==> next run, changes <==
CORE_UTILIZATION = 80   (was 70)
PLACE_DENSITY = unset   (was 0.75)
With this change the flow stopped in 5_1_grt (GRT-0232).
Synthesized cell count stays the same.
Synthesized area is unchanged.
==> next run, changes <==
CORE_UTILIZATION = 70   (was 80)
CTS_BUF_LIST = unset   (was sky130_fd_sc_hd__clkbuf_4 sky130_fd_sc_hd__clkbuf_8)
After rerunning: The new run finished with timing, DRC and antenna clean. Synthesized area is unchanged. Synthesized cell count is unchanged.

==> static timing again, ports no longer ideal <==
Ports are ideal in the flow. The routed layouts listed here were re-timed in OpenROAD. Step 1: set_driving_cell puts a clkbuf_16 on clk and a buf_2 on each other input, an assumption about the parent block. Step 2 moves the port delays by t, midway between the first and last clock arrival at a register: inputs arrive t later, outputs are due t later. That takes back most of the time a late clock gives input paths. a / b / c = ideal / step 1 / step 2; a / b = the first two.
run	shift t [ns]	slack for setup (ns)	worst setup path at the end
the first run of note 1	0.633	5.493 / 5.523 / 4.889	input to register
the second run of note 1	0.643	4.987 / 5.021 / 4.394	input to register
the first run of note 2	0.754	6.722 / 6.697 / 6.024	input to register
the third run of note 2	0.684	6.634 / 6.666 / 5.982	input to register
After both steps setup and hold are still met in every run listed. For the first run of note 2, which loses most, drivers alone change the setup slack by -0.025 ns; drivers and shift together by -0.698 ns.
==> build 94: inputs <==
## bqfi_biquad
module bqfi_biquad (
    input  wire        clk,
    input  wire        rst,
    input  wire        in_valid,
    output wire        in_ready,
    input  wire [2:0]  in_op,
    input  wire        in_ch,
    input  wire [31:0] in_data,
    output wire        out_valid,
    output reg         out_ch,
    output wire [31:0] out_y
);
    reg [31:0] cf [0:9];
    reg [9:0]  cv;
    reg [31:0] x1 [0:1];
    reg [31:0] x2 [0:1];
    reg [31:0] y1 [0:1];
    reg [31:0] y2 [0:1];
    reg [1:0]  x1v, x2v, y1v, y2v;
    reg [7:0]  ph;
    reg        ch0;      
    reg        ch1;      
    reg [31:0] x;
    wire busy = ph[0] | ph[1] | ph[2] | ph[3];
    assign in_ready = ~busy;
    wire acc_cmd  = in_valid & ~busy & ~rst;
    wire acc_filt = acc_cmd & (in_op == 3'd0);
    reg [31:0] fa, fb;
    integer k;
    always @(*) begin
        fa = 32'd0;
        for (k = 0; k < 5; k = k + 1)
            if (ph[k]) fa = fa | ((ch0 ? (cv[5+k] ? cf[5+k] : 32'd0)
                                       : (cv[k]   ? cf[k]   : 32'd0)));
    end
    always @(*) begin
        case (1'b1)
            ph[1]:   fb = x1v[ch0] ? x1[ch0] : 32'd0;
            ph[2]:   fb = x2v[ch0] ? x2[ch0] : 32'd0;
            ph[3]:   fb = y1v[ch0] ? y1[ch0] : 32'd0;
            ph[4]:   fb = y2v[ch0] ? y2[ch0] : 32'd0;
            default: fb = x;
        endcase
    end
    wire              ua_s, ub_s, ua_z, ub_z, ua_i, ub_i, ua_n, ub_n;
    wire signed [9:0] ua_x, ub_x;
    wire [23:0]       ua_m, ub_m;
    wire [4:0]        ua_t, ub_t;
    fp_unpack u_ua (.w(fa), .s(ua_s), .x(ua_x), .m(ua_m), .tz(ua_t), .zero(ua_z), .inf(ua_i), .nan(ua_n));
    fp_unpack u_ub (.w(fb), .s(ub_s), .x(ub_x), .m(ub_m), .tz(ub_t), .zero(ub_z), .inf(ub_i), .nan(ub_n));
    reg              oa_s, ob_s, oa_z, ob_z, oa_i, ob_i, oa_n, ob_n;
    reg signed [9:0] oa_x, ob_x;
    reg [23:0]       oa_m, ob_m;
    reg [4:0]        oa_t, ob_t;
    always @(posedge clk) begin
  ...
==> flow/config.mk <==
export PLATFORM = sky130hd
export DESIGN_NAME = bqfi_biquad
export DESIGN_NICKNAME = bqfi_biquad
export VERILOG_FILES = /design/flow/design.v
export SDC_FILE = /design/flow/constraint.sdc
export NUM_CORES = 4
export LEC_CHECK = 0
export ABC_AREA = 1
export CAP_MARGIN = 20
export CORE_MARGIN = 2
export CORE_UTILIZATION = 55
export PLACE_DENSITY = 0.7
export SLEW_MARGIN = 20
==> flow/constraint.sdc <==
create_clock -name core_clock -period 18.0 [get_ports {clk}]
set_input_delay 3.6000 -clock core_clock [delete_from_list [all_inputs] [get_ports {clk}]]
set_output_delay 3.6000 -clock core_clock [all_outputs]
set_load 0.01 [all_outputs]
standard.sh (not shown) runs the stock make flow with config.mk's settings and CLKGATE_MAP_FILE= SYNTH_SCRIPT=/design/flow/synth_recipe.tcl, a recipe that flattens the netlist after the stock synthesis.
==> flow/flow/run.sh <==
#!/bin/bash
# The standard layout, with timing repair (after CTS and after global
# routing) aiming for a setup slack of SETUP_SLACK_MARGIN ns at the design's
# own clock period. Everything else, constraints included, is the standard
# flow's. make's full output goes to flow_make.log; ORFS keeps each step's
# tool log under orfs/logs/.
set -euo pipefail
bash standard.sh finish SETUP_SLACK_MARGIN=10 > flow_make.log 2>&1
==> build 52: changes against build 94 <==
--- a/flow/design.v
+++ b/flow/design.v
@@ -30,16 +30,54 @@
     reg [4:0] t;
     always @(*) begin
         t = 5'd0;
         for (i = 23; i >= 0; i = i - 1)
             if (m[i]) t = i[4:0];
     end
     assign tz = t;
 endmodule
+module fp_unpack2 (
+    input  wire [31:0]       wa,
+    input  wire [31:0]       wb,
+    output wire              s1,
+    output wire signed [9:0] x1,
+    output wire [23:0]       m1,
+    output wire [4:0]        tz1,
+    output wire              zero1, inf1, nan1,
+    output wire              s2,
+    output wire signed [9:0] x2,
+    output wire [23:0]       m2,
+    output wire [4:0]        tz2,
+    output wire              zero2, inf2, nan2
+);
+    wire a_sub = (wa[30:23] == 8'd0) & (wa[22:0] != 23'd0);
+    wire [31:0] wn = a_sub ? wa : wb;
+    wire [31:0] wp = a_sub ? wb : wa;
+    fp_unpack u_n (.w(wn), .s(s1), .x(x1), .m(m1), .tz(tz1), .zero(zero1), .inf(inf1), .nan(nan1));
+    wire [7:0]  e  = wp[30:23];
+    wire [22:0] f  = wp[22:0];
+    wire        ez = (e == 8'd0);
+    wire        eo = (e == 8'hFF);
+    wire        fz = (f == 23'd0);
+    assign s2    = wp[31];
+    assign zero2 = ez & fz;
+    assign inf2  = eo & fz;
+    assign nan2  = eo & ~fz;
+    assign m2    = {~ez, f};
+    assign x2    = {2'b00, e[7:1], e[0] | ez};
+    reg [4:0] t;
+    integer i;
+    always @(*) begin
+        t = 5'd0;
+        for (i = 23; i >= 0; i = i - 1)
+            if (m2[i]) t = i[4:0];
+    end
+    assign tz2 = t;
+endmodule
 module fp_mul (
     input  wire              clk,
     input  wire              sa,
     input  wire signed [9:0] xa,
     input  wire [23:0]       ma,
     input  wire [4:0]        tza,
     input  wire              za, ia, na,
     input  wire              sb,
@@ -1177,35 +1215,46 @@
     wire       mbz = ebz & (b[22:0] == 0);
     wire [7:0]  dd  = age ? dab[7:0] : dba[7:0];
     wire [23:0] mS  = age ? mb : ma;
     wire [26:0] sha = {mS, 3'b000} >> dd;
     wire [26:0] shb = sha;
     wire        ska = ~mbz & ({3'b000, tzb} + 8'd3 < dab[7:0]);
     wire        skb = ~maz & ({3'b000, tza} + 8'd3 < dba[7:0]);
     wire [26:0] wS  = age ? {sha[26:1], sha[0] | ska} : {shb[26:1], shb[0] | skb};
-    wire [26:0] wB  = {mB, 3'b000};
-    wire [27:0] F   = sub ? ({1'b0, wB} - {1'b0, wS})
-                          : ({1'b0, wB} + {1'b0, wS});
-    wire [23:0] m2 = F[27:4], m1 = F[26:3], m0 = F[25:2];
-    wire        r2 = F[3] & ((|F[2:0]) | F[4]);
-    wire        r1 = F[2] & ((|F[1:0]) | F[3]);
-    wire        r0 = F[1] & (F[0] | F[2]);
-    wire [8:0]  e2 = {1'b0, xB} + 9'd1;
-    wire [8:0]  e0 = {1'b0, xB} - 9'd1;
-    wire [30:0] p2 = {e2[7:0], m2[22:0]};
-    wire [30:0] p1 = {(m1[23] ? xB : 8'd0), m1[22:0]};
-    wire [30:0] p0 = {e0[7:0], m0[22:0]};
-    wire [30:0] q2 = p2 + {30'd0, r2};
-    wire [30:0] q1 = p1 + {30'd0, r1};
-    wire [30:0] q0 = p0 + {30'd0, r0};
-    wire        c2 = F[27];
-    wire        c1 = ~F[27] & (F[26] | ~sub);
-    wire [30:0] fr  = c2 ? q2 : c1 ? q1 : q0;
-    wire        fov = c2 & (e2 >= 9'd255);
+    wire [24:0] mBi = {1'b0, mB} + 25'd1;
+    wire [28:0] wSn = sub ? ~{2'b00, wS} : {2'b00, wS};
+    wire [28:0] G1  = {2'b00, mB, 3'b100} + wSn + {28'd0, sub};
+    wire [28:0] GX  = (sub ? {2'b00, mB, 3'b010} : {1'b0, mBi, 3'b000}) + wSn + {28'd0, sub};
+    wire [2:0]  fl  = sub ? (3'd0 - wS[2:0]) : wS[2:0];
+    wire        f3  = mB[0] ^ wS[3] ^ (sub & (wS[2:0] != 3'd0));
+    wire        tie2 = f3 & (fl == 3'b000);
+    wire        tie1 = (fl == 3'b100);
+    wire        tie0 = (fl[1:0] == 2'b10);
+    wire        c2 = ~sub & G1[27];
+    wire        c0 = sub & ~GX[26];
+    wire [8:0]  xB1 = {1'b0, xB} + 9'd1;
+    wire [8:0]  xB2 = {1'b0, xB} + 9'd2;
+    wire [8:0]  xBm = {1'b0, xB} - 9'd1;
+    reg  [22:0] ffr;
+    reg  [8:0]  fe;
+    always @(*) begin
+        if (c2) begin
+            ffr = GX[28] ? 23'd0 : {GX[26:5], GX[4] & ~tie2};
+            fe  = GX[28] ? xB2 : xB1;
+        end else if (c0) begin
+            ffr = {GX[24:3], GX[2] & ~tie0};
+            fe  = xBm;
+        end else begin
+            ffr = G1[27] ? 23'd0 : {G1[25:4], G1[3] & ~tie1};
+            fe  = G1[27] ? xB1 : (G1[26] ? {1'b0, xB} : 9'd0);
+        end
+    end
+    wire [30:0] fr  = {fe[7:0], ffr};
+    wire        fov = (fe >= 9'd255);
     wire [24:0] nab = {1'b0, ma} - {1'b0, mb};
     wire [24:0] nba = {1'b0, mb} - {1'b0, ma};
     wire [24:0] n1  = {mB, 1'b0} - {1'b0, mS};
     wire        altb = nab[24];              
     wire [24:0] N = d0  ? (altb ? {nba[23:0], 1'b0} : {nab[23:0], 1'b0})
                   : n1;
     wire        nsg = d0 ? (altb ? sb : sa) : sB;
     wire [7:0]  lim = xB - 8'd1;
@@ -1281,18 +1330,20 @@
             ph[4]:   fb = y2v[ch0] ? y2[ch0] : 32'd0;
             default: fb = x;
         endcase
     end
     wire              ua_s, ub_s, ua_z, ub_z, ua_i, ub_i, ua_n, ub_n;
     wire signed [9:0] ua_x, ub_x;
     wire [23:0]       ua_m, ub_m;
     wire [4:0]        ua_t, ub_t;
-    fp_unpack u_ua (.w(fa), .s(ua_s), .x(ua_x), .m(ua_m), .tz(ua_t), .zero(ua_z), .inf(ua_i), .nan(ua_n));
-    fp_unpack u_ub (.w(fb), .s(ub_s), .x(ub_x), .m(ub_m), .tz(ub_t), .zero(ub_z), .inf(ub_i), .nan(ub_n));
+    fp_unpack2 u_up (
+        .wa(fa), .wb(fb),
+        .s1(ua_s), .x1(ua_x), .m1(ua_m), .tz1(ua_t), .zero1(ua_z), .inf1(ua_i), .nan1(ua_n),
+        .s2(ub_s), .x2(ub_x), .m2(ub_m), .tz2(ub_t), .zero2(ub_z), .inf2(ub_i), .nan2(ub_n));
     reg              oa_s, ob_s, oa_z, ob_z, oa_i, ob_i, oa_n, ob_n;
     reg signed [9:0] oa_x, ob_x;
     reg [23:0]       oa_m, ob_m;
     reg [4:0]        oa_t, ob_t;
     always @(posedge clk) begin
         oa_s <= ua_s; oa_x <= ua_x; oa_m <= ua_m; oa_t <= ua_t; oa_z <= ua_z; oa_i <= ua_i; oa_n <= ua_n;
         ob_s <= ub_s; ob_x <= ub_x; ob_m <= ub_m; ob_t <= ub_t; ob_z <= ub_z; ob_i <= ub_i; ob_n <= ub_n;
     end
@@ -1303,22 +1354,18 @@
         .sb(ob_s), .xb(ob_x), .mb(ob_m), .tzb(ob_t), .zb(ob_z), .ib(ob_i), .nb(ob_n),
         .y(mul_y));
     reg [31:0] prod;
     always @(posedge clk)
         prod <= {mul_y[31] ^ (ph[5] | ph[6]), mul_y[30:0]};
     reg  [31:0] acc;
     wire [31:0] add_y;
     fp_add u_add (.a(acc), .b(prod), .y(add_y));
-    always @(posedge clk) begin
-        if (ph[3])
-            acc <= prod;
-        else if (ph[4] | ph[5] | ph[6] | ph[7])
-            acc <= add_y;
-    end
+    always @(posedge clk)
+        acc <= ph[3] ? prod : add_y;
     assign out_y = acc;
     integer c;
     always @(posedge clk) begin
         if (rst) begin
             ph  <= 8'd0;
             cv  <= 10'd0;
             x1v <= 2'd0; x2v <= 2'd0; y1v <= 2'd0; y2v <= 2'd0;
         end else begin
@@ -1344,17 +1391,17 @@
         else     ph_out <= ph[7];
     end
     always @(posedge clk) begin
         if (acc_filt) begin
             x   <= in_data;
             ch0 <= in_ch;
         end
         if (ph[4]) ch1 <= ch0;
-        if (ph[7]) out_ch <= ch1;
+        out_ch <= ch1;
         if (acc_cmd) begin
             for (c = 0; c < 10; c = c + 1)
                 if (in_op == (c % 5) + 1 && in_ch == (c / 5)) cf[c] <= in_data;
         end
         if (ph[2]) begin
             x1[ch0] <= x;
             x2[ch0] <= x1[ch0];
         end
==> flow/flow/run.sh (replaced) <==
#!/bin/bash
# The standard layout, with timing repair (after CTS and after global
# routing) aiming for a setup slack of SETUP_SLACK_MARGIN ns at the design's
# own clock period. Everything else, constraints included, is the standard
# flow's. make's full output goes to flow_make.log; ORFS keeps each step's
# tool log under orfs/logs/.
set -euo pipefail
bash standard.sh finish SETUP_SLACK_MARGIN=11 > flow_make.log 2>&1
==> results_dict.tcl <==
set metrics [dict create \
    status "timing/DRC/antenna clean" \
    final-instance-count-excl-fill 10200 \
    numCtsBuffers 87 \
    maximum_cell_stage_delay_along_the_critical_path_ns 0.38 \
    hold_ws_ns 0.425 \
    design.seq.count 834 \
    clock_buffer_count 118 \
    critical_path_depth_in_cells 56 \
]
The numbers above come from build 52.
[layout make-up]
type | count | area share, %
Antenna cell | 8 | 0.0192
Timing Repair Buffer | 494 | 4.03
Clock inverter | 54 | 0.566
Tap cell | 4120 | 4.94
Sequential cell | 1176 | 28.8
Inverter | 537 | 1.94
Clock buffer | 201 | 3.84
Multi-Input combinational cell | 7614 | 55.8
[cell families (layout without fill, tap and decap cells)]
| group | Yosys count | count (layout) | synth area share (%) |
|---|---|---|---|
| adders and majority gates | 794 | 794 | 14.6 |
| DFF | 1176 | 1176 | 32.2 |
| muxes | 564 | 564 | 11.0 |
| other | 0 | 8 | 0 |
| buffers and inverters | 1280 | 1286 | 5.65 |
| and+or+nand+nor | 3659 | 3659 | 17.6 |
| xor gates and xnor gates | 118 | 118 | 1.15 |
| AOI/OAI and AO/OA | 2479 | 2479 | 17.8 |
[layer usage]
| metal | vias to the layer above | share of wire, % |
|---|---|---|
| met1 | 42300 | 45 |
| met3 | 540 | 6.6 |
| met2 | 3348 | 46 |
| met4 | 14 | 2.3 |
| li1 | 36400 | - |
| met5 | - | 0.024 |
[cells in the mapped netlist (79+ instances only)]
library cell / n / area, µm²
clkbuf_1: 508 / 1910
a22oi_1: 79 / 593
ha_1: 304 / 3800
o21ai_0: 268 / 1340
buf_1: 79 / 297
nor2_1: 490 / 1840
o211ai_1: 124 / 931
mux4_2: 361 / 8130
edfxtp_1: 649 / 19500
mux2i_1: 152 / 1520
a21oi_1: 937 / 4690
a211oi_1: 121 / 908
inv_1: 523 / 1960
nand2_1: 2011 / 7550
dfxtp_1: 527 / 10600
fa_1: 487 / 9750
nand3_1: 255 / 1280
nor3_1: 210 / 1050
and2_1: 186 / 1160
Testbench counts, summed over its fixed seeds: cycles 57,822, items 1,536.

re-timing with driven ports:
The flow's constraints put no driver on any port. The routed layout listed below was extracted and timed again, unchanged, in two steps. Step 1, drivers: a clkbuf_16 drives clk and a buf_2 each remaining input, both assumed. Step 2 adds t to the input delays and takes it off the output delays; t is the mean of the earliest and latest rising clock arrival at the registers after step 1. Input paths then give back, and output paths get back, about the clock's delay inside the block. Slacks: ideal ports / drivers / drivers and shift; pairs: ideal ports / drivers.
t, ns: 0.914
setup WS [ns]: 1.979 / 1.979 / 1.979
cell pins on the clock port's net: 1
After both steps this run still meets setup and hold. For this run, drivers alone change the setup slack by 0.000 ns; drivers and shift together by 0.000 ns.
Background: an optimization exercise with open tools, aiming at small area. Do not read the settings as production practice.

==> run a <==
==> flow/design.v <==
module bcd_add12 (
    input  wire [47:0] x,
    input  wire [47:0] y,
    input  wire        cin,
    output reg  [47:0] s,
    output reg         cout
);
    integer i;
    reg [4:0] d;
    reg       c;
    always @* begin
        c = cin;
        s = 48'd0;
        for (i = 0; i < 12; i = i + 1) begin
            d = {1'b0, x[4*i +: 4]} + {1'b0, y[4*i +: 4]} + {4'd0, c};
            if (d > 5'd9) begin
                d = d + 5'd6;
                c = 1'b1;
            end else begin
                c = 1'b0;
            end
            s[4*i +: 4] = d[3:0];
        end
        cout = c;
    end
endmodule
□ □ □
Your answer must be the data above, copied exactly from its first line through the line containing "CTS_BUF_LIST = unset", and nothing more.

==> next run, changes <==
CORE_UTILIZATION = 80   (was 70)
PLACE_DENSITY = unset   (was 0.75)
With this change the flow stopped in 5_1_grt (GRT-0232).
Synthesized cell count stays the same.
Synthesized area is unchanged.
==> next run, changes <==
CORE_UTILIZATION = 70   (was 80)
CTS_BUF_LIST = unset   (was sky130_fd_sc_hd__clkbuf_4 sky130_fd_sc_hd__clkbuf_8)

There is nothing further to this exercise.